The men's 110 metres hurdles was a track and field athletics event held as part of the Athletics at the 1912 Summer Olympics programme. The competition was held on Thursday, July 11, 1912, and on Friday, July 12, 1912. 22 hurdlers from 10 nations competed. NOCs could enter up to 12 athletes. The event was won by Fred Kelly of the United States, the fifth of five consecutive victories for the nation in the first five Olympic Games. It was also the fourth of four consecutive podium sweeps for the Americans in the event.

Background

This was the fifth appearance of the event, which is one of 12 athletics events to have been held at every Summer Olympics. None of the finalists from 1908 returned. The American hurdles were favored, with Fred Kelly, John Case, and Vaughn Blanchard the Olympic trial winners.

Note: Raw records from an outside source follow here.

`config.mk`:
```
export PLATFORM = sky130hd
export DESIGN_NAME = dgmt_serializer
export DESIGN_NICKNAME = d
export VERILOG_FILES = /design/src/dgmt_pkg.sv /design/src/dgmt_serializer.sv
export VERILOG_INCLUDE_DIRS = /design/src /design/src/src
export SDC_FILE = /design/constraint.sdc
export NUM_CORES = 1
export LEC_CHECK = 0
export ABC_CLOCK_PERIOD_IN_PS = 8700
export CAP_MARGIN = 5
export CORE_ASPECT_RATIO = 1.4
export CORE_MARGIN = 8
export CORE_UTILIZATION = 40
export DETAILED_ROUTE_END_ITERATION = 10
export DONT_BUFFER_PORTS = 1
export SETUP_SLACK_MARGIN = 0.4
export SYNTH_ARGS = -nofsm -noshare
export SYNTH_HDL_FRONTEND = slang
export SYNTH_SLANG_ARGS = --single-unit
```
`constraint.sdc`:
```
create_clock -name clk -period 8.7 [get_ports clk]
set_input_delay 0.87 -clock clk [delete_from_list [all_inputs] [get_ports clk]]
set_output_delay 0.87 -clock clk [all_outputs]
set_load 0.02 [all_outputs]
```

Chile, Finland, and Italy each made their first appearance in the event. The United States made its fifth appearance, the only nation to have competed in the 110 metres hurdles in each Games to that point.

Competition format

As in 1908, there were three rounds. The first round consisted of 11 heats, many of which had only one or two hurdlers and none of which had more than three. The top two hurdlers in each heat advanced to the semifinals, resulting in only two men being eliminated in the first round. The 22 semifinalists were divided into six semifinals of 3 or 4 runners each; only the top hurdler in each advanced to the 6-man final.

Records

The records for the 110 metre hurdles coming into 1912 were 15.0 seconds, which were not matched during the 1912 Games.

Schedule

Results

Heats

All heats were held on Thursday, July 11, 1912.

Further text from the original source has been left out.